> **INSTRUCTIONS TO FOLLOW**:
Give the tally of lines in the listing that include "arvalid". No other words belong in the answer.

> **RECORD EXTRACTS**:
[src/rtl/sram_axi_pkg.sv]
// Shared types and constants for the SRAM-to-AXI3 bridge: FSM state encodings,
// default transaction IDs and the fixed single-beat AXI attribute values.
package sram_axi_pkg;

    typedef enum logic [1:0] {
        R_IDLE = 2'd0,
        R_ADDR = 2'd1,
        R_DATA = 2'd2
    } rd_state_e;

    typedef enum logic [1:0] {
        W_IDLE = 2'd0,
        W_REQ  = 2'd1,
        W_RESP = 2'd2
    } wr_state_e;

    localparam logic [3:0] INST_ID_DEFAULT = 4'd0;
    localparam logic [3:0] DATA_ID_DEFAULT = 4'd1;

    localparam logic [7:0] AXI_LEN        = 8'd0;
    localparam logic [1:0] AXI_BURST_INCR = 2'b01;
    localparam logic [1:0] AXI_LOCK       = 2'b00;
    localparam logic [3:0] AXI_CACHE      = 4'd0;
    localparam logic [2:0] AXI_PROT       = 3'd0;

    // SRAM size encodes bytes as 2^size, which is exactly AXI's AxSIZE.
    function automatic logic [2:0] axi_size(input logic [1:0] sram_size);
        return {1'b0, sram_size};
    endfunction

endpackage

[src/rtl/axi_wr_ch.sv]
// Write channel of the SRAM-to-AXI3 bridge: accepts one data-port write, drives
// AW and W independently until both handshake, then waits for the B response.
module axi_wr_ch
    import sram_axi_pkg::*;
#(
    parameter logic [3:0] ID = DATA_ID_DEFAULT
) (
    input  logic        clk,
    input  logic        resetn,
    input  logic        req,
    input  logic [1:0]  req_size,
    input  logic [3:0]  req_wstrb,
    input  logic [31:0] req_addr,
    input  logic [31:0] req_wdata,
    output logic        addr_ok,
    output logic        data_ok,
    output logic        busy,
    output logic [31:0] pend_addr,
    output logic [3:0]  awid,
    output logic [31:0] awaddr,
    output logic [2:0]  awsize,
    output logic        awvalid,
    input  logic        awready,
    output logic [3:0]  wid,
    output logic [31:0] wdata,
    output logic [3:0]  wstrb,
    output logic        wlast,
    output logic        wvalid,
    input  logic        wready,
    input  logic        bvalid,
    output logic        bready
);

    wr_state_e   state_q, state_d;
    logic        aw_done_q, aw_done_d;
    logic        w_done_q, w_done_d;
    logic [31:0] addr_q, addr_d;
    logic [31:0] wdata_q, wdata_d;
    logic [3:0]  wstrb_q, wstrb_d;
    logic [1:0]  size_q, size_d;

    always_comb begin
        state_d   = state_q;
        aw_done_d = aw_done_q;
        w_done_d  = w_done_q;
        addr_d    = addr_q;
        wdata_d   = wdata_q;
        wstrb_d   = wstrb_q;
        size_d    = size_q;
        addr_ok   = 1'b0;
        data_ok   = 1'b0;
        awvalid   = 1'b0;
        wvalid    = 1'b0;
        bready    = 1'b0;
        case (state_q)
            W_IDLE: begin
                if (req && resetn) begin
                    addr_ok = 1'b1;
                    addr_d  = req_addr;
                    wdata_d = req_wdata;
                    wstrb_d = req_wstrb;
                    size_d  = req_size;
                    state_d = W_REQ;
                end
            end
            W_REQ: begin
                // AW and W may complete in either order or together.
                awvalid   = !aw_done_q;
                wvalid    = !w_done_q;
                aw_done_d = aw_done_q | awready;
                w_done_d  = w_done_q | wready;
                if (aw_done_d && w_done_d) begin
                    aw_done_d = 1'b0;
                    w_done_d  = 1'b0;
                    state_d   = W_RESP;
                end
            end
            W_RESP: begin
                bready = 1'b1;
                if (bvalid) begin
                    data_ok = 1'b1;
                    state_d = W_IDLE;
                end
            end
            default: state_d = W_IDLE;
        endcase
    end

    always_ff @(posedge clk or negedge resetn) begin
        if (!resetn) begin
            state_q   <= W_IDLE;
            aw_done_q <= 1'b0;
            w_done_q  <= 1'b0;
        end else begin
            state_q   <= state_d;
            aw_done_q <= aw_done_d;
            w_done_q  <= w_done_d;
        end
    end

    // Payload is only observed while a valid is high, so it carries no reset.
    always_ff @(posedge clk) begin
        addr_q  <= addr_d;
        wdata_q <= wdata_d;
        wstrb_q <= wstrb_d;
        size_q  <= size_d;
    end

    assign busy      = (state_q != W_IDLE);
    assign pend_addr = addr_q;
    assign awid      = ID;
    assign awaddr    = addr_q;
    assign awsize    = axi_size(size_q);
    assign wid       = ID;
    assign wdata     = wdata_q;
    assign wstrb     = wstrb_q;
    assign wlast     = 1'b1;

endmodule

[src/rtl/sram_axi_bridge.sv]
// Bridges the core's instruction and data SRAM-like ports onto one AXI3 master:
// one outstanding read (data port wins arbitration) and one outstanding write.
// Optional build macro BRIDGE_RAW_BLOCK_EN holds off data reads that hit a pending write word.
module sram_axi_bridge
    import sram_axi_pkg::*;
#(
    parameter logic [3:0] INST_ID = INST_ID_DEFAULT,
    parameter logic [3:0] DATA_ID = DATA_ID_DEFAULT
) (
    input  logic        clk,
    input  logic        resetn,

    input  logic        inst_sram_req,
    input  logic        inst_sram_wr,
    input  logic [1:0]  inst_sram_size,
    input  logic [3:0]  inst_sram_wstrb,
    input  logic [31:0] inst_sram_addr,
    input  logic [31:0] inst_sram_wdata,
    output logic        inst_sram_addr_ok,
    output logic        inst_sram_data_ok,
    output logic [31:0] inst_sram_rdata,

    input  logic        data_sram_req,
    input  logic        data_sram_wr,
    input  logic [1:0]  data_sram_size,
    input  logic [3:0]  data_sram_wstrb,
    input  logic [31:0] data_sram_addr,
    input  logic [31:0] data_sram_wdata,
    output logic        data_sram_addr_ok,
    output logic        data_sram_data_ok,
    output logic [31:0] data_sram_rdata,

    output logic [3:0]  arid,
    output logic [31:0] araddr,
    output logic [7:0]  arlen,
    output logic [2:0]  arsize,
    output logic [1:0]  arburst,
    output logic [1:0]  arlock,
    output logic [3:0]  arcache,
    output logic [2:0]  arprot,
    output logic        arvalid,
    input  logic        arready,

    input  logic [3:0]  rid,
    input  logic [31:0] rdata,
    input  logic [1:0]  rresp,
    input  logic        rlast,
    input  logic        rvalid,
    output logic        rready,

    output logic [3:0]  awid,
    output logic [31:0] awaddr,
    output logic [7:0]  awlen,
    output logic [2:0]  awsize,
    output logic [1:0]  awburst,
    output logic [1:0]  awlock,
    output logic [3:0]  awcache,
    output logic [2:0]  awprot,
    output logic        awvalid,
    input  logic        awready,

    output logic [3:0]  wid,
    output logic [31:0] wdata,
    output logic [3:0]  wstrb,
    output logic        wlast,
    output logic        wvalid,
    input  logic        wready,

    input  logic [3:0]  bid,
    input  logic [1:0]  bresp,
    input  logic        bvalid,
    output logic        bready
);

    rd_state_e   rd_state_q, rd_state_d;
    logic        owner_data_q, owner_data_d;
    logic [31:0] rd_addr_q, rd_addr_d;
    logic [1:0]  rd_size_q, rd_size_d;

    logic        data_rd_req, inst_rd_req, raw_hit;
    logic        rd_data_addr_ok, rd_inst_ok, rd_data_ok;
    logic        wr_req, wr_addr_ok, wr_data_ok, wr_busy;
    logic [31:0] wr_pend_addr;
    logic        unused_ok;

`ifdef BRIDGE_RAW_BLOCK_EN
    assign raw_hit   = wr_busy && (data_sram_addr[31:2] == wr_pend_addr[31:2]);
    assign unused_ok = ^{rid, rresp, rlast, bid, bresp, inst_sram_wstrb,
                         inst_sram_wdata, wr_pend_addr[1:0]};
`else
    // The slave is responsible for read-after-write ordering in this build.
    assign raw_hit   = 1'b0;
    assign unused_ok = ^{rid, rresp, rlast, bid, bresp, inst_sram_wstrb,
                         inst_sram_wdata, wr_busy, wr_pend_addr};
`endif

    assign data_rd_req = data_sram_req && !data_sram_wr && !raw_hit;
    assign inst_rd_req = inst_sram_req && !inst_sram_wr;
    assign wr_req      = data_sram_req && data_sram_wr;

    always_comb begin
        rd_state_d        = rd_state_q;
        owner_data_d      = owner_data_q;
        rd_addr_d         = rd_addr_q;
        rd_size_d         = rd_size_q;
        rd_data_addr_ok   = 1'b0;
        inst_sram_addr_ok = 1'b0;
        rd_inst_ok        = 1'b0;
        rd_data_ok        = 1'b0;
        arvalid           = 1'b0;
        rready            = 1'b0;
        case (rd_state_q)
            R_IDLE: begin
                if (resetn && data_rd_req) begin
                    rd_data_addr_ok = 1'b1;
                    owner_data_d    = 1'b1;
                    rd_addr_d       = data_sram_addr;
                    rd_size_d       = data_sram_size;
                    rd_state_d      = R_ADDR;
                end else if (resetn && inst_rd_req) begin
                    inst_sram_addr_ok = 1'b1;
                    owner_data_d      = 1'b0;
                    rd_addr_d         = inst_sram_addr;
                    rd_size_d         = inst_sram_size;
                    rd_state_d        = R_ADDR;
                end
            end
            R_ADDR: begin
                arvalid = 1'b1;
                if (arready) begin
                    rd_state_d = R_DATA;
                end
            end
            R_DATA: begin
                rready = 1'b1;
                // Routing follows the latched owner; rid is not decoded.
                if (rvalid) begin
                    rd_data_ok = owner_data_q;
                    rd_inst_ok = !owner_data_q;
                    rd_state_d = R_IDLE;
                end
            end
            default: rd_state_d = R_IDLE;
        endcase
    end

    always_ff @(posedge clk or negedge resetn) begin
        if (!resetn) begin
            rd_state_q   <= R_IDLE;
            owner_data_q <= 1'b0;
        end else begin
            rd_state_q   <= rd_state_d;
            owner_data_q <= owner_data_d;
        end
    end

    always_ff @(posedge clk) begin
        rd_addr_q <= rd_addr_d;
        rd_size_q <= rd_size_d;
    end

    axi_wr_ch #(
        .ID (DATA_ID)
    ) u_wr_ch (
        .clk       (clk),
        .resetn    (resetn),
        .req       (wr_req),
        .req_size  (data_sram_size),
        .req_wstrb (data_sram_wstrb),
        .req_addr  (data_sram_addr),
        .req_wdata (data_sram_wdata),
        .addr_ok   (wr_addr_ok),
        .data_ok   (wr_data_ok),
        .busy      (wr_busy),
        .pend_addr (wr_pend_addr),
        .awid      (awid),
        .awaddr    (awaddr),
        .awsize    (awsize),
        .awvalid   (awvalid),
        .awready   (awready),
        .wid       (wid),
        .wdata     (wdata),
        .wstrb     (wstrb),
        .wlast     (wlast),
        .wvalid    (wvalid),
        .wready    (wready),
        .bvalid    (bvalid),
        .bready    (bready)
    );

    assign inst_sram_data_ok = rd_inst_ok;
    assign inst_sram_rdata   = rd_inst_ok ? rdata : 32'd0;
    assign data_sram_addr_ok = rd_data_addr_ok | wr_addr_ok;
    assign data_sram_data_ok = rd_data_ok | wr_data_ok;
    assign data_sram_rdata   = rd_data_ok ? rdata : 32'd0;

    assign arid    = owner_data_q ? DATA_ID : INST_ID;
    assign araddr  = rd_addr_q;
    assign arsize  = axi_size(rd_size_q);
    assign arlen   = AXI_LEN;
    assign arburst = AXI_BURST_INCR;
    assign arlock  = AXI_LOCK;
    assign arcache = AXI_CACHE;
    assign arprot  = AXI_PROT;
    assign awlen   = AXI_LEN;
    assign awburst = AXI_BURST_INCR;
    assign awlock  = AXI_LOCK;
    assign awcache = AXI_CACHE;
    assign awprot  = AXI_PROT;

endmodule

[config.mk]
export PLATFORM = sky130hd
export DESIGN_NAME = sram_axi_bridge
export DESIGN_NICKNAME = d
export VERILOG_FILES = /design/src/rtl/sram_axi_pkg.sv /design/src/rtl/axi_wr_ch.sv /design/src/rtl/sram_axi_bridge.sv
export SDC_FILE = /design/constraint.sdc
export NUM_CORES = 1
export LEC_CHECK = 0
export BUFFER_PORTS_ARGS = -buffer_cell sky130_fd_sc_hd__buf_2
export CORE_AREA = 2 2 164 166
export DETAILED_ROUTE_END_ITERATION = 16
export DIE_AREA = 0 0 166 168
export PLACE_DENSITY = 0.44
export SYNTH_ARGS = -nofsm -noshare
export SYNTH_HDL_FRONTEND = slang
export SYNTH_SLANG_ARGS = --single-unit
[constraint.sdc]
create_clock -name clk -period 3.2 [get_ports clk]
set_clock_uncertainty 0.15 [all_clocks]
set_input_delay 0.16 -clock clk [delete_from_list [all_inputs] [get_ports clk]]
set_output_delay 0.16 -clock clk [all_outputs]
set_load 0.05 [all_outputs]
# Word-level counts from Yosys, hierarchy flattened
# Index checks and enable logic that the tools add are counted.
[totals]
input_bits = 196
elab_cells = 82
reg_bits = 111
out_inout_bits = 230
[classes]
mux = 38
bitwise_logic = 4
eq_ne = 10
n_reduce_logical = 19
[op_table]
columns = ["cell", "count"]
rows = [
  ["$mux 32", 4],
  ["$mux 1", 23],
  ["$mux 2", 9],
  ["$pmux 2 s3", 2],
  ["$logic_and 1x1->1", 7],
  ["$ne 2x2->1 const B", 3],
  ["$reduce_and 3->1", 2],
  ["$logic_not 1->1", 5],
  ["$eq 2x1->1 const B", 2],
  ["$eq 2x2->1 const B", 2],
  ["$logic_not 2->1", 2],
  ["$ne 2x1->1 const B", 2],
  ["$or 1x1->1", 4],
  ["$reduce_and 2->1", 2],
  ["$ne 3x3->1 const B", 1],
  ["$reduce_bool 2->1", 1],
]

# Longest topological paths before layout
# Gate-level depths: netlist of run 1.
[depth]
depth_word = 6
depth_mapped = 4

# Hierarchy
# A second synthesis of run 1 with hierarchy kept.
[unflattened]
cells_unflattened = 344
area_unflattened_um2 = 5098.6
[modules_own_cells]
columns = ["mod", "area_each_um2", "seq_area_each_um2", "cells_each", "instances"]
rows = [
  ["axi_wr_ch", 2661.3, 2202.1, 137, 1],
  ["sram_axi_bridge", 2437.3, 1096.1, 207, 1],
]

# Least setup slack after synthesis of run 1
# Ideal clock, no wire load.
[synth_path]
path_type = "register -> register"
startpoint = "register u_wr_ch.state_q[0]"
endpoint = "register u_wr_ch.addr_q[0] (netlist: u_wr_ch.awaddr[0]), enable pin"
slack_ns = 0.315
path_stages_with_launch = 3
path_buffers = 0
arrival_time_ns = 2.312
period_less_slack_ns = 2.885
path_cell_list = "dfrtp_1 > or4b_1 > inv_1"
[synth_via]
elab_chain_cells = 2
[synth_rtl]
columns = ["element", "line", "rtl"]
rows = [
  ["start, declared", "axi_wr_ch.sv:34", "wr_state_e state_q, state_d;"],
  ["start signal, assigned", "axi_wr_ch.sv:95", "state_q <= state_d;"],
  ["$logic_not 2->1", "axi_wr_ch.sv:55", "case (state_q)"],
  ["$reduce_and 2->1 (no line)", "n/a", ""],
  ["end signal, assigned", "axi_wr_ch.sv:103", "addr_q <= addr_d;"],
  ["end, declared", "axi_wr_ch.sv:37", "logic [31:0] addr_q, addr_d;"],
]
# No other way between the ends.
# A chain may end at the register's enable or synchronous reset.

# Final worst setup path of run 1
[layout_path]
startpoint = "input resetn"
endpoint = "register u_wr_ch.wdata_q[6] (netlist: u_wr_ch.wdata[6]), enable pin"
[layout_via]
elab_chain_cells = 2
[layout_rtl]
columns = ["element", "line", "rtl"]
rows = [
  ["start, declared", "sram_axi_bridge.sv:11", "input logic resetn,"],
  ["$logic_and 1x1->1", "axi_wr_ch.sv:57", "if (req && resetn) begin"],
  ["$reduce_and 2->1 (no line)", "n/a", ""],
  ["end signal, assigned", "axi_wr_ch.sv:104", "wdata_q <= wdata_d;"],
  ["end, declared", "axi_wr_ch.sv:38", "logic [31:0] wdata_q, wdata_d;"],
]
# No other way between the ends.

> **EXPECTED ANSWER**:
3